Task directions: Only a number is expected: how many lines in these records mention the word "test"?

Working data:
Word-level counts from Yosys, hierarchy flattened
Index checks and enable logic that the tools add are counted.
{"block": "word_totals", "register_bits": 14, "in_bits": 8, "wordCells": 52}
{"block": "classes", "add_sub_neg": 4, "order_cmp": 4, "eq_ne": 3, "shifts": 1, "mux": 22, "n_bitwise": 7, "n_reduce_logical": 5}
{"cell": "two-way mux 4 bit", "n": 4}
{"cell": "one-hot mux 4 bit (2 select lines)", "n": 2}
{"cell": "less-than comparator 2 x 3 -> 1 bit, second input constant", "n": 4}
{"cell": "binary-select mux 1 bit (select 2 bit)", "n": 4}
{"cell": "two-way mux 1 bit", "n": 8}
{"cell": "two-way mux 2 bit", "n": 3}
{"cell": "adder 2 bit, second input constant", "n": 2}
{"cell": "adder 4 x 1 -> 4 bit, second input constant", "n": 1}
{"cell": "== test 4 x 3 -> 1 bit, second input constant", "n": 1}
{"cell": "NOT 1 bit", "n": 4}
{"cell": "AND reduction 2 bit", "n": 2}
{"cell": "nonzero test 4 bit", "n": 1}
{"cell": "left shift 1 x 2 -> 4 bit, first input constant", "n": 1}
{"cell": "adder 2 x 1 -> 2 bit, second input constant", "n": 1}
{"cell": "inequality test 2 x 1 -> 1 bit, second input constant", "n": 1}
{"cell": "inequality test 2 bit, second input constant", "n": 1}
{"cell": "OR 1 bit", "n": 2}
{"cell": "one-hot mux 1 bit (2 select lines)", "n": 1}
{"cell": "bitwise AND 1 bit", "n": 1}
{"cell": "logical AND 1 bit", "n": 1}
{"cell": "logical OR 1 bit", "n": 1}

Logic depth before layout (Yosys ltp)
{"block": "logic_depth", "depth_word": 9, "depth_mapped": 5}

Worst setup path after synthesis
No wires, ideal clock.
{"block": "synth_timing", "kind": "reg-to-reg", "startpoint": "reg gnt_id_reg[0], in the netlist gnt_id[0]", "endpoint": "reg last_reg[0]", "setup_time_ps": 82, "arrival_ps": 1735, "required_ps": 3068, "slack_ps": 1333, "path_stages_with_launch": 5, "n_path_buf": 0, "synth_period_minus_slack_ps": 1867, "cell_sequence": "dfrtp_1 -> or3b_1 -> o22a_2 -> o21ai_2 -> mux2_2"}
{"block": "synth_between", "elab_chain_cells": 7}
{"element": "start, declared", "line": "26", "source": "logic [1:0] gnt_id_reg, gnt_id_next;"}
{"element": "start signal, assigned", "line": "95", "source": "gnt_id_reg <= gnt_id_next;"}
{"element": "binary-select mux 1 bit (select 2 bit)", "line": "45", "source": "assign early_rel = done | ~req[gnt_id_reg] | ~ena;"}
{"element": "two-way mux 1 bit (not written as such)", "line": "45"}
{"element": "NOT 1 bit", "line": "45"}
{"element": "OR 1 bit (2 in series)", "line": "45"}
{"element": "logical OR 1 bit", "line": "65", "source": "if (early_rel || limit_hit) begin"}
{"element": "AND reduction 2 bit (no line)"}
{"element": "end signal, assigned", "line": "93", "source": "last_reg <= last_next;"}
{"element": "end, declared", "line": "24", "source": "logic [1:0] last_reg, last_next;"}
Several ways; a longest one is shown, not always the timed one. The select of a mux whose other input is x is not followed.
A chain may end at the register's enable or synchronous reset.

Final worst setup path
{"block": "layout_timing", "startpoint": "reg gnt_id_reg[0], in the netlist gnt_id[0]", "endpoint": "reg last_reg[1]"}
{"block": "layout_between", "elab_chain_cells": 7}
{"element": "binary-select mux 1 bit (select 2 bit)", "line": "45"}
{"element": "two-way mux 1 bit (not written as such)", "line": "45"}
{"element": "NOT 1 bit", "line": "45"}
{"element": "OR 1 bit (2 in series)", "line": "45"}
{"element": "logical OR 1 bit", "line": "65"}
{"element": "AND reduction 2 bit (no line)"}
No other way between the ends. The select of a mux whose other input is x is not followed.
`src/rtl/ysyx_25020047_mem_arb.sv`:
```
// Shares one handshake pmem port between the IFU and the LSU, with one transaction in flight.
// Responses go back to their owner; a watchdog turns a stalled memory into an error response.
module ysyx_25020047_mem_arb #(
    parameter int unsigned ADDR_W   = 32,
    parameter int unsigned DATA_W   = 32,
    parameter bit          LSU_PRIO = 1'b1,
    parameter int unsigned TIMEOUT  = 255
) (
    input  logic                  clk,
    input  logic                  rst,
    input  logic                  ifu_req_valid,
    output logic                  ifu_req_ready,
    input  logic [ADDR_W-1:0]     ifu_addr,
    output logic                  ifu_rsp_valid,
    output logic [DATA_W-1:0]     ifu_rsp_data,
    output logic                  ifu_rsp_err,
    input  logic                  lsu_req_valid,
    output logic                  lsu_req_ready,
    input  logic [ADDR_W-1:0]     lsu_addr,
    input  logic                  lsu_wen,
    input  logic [DATA_W-1:0]     lsu_wdata,
    input  logic [DATA_W/8-1:0]   lsu_wmask,
    output logic                  lsu_rsp_valid,
    output logic [DATA_W-1:0]     lsu_rsp_data,
    output logic                  lsu_rsp_err,
    output logic                  mem_req_valid,
    input  logic                  mem_req_ready,
    output logic [ADDR_W-1:0]     mem_addr,
    output logic                  mem_wen,
    output logic [DATA_W-1:0]     mem_wdata,
    output logic [DATA_W/8-1:0]   mem_wmask,
    input  logic                  mem_rsp_valid,
    input  logic [DATA_W-1:0]     mem_rsp_data
);

    localparam int unsigned MaskW = DATA_W / 8;
    localparam int unsigned WdW   = (TIMEOUT > 1) ? $clog2(TIMEOUT + 1) : 1;
    localparam logic [WdW-1:0] WdLast = WdW'(TIMEOUT - 1);

    typedef enum logic [1:0] {StIdle, StReq, StRsp} state_e;
    typedef enum logic {OwnIfu, OwnLsu} owner_e;

    state_e              state_q, state_d;
    owner_e              owner_q, owner_d;
    owner_e              last_q, last_d;
    logic [WdW-1:0]      wd_q, wd_d;
    logic [ADDR_W-1:0]   addr_q, addr_d;
    logic                wen_q, wen_d;
    logic [DATA_W-1:0]   wdata_q, wdata_d;
    logic [MaskW-1:0]    wmask_q, wmask_d;
    logic                ifu_rsp_valid_q, ifu_rsp_valid_d;
    logic [DATA_W-1:0]   ifu_rsp_data_q, ifu_rsp_data_d;
    logic                ifu_rsp_err_q, ifu_rsp_err_d;
    logic                lsu_rsp_valid_q, lsu_rsp_valid_d;
    logic [DATA_W-1:0]   lsu_rsp_data_q, lsu_rsp_data_d;
    logic                lsu_rsp_err_q, lsu_rsp_err_d;

    logic                grant_lsu, grant_ifu, idle;
    logic                done, done_err, timeout_hit;
    logic [DATA_W-1:0]   done_data;

    always_comb begin
        if (ifu_req_valid && lsu_req_valid) begin
            grant_lsu = LSU_PRIO ? 1'b1 : (last_q == OwnIfu);
        end else begin
            grant_lsu = lsu_req_valid;
        end
        grant_ifu = ifu_req_valid & ~grant_lsu;
        // Readies are forced low while reset is held so every output reads 0.
        idle          = rst && (state_q == StIdle);
        ifu_req_ready = idle & grant_ifu;
        lsu_req_ready = idle & grant_lsu;
    end

    assign timeout_hit = (TIMEOUT != 0) && (wd_q == WdLast);

    always_comb begin
        state_d         = state_q;
        owner_d         = owner_q;
        last_d          = last_q;
        wd_d            = wd_q;
        addr_d          = addr_q;
        wen_d           = wen_q;
        wdata_d         = wdata_q;
        wmask_d         = wmask_q;
        ifu_rsp_valid_d = 1'b0;
        ifu_rsp_data_d  = ifu_rsp_data_q;
        ifu_rsp_err_d   = ifu_rsp_err_q;
        lsu_rsp_valid_d = 1'b0;
        lsu_rsp_data_d  = lsu_rsp_data_q;
        lsu_rsp_err_d   = lsu_rsp_err_q;
        done            = 1'b0;
        done_err        = 1'b0;
        done_data       = '0;

        unique case (state_q)
            StIdle: begin
                if (lsu_req_ready) begin
                    addr_d  = lsu_addr;
                    wen_d   = lsu_wen;
                    wdata_d = lsu_wdata;
                    wmask_d = lsu_wmask;
                    owner_d = OwnLsu;
                    last_d  = OwnLsu;
                    wd_d    = '0;
                    state_d = StReq;
                end else if (ifu_req_ready) begin
                    addr_d  = ifu_addr;
                    wen_d   = 1'b0;
                    wdata_d = '0;
                    wmask_d = '0;
                    owner_d = OwnIfu;
                    last_d  = OwnIfu;
                    wd_d    = '0;
                    state_d = StReq;
                end
            end
            StReq: begin
                wd_d = wd_q + WdW'(1);
                if (timeout_hit) begin
                    done     = 1'b1;
                    done_err = 1'b1;
                end else if (mem_req_ready) begin
                    state_d = StRsp;
                end
            end
            StRsp: begin
                wd_d = wd_q + WdW'(1);
                // A response landing on the timeout cycle still counts as a success.
                if (mem_rsp_valid) begin
                    done      = 1'b1;
                    done_data = (owner_q == OwnLsu && wen_q) ? '0 : mem_rsp_data;
                end else if (timeout_hit) begin
                    done     = 1'b1;
                    done_err = 1'b1;
                end
            end
            default: state_d = StIdle;
        endcase

        if (done) begin
            state_d = StIdle;
            if (owner_q == OwnLsu) begin
                lsu_rsp_valid_d = 1'b1;
                lsu_rsp_data_d  = done_data;
                lsu_rsp_err_d   = done_err;
            end else begin
                ifu_rsp_valid_d = 1'b1;
                ifu_rsp_data_d  = done_data;
                ifu_rsp_err_d   = done_err;
            end
        end
    end

    always_ff @(posedge clk or negedge rst) begin
        if (!rst) begin
            state_q         <= StIdle;
            owner_q         <= OwnIfu;
            last_q          <= OwnIfu;
            wd_q            <= '0;
            addr_q          <= '0;
            wen_q           <= 1'b0;
            wdata_q         <= '0;
            wmask_q         <= '0;
            ifu_rsp_valid_q <= 1'b0;
            ifu_rsp_data_q  <= '0;
            ifu_rsp_err_q   <= 1'b0;
            lsu_rsp_valid_q <= 1'b0;
            lsu_rsp_data_q  <= '0;
            lsu_rsp_err_q   <= 1'b0;
        end else begin
            state_q         <= state_d;
            owner_q         <= owner_d;
            last_q          <= last_d;
            wd_q            <= wd_d;
            addr_q          <= addr_d;
            wen_q           <= wen_d;
            wdata_q         <= wdata_d;
            wmask_q         <= wmask_d;
            ifu_rsp_valid_q <= ifu_rsp_valid_d;
            ifu_rsp_data_q  <= ifu_rsp_data_d;
            ifu_rsp_err_q   <= ifu_rsp_err_d;
            lsu_rsp_valid_q <= lsu_rsp_valid_d;
            lsu_rsp_data_q  <= lsu_rsp_data_d;
            lsu_rsp_err_q   <= lsu_rsp_err_d;
        end
    end

    assign mem_req_valid = (state_q == StReq);
    assign mem_addr      = addr_q;
    assign mem_wen       = wen_q;
    assign mem_wdata     = wdata_q;
    assign mem_wmask     = wmask_q;
    assign ifu_rsp_valid = ifu_rsp_valid_q;
    assign ifu_rsp_data  = ifu_rsp_data_q;
    assign ifu_rsp_err   = ifu_rsp_err_q;
    assign lsu_rsp_valid = lsu_rsp_valid_q;
    assign lsu_rsp_data  = lsu_rsp_data_q;
    assign lsu_rsp_err   = lsu_rsp_err_q;

endmodule

```
`config.mk`:
```
export PLATFORM = sky130hd
export DESIGN_NAME = ysyx_25020047_mem_arb
export DESIGN_NICKNAME = d
export VERILOG_FILES = /design/src/rtl/ysyx_25020047_mem_arb.sv
export SDC_FILE = /design/constraint.sdc
export NUM_CORES = 1
export LEC_CHECK = 0
export ABC_AREA = 1
export BUFFER_PORTS_ARGS = -buffer_cell sky130_fd_sc_hd__buf_2
export CAP_MARGIN = 25
export CORE_ASPECT_RATIO = 1.25
export CORE_MARGIN = 2
export CORE_UTILIZATION = 51
export DETAILED_ROUTE_END_ITERATION = 16
export GPL_TIMING_DRIVEN = 0
export PLACE_DENSITY = 0.85
export SKIP_LAST_GASP = 1
export SLEW_MARGIN = 20
export SYNTH_ARGS = -nofsm -noshare
export SYNTH_HDL_FRONTEND = slang
export SYNTH_SLANG_ARGS = --single-unit
```
`constraint.sdc`:
```
create_clock -name clk -period 4.1 [get_ports clk]
set_input_delay 0.41 -clock clk [delete_from_list [all_inputs] [get_ports clk]]
set_output_delay 0.41 -clock clk [all_outputs]
set_load 0.02 [all_outputs]
```
==> impl_metrics.json <==
{
  "finalPower_mw": 6.50,
  "yosysTopAreaCell": "dfrtp_1",
  "max_freq_ghz": 0.336,
  "synth_cell_types": 24,
  "worst_slew_pin_slew_ns": 0.544,
  "hpwl_mm": 13.4,
  "io_pins": 279,
  "viasPerCell": 5.12,
  "place_congestion": 0.867,
  "fin_crit_ns": 2.98,
  "route.met3.wl_mm": 1.16,
  "wl_met2_mm": 9.25,
  "ctsRootBufferMaster": "clkbuf_16",
  "finalSetupViolCount": 0,
  "drtIter0Drc": 307,
  "drc": 0,
  "num_vias": 6070,
  "die_x_um": 104,
  "clkPwrFrac_pct": 22.2,
  "worstPathArrival_ns": 2.57,
  "synth_top_family_by_area": "simple AND/OR/NAND/NOR gates",
  "cts_max_path_buffers": 2,
  "yosys_warnings": 0,
  "clk_latency_ns": 0.41,
  "status": "complete, no violations",
  "power_density_mw_per_mm2": 760,
  "fin_cells": 1185,
  "synthSimpleGateAreaFrac_pct": 21.6,
  "worstSetupPathType": "in2out",
  "grt_pass1_vias": 6011,
  "swShare_pct": 42.6,
  "critPathRequiredTime_ns": 3.69,
  "die-area_mm2": 0.0134,
  "syn-mean-instance-area_um2": 8.98,
  "hp-class": "in2reg",
  "synth_area_leaders": "dfrtp_1 58%, nand2_1 14%, a21oi_1 5.3%, a22o_1 5.1%, nor2_1 4.1%",
  "synth_top_area_share_pct": 58.2,
  "vdd_ir_drop_max_mv": 0.462,
  "num_antenna_cells": 0,
  "nets": 1153,
  "io_buffers": 278,
  "grt_use_total_pct": 27.3,
  "synthAdderAreaFrac_pct": 1.18,
  "period_share_pct": 72.6,
  "skew_ns": 0.0125,
  "dp.cells": 1152,
  "die_h_um": 129,
  "cts_tree": "yes",
  "netlist_area_mm2": 0.00636,
  "intPower_mw": 3.73,
  "final_common_cell": "buf_2",
  "hold_violations": 0,
  "final_cell_mix": "285 x buf_2, 243 x nand2_1, 148 x dfrtp_1",
  "routedWlPerCell_um": 15.2,
  "synth.mux.area_fraction_pct": 0,
  "worstPathMaxFanout": 64,
  "cellLeakagePower_nw": 4.80,
  "syn_inst": 709,
  "synth_xor_area_share_pct": 0,
  "cts_post_setup_buffers_inserted": 0,
  "syn_nets": 854,
  "overflow": 0,
  "synth-seq-cells": 148,
  "num_rows": 45,
  "drive_above_1_share_pct": 32.9,
  "seq_power_share_pct": 36.7,
  "utilization_pct": 70.3,
  "coreArea_mm2": 0.0122,
  "clk_pin_slew_ns": 0.06,
  "startpoint_type": "input pin",
  "endpoint_kind": "primary output",
  "grt_first_pass_wirelength_mm": 29.1,
  "h-tree-depth": 4,
  "antenna_left": 0,
  "slew_viol_final": 0,
  "areaGrowthSynthToFinish_pct": 34.4,
  "rsz0062_at_grt": "false",
  "clock-sinks": 148,
  "p_switching_mw": 2.77,
  "start_util_pct": 52.3,
  "grt_max_degree": 87,
  "synth_compound_area_share_pct": 14.3,
  "worst_slack_ns": 1.12,
  "first_pass_iters": 7,
  "relSlewSlack_pct": 63.7,
  "pwr-share-comb_pct": 41.1,
  "wl_mm": 18.0,
  "cap_violations": 0,
  "seq_area_frac_synth_pct": 58.2,
  "routed.top_layer": "met4",
  "cts_made_buffers": 17,
  "drt-met1-wl_mm": 7.23,
  "antenna_found_initial": 0,
  "preCtsSetupSlack_ns": 1.72
}
synthesized netlist by cell type:
master and count:
clkbuf_1 24, buf_6 6, buf_4 3, nor2_1 70, inv_2 1, o211ai_1 1, nand2_4 2, dfrtp_1 148
nand2_1 243, o21ai_0 41, nor3_1 2, nand4_1 4, nand2_2 2, inv_1 20, a22o_1 37, ha_1 6
buf_1 2, o21a_1 3, a21oi_1 68, o21bai_1 1, nand3_1 13, nor2_8 2, buf_2 8, nor2_4 2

Result for this task: 4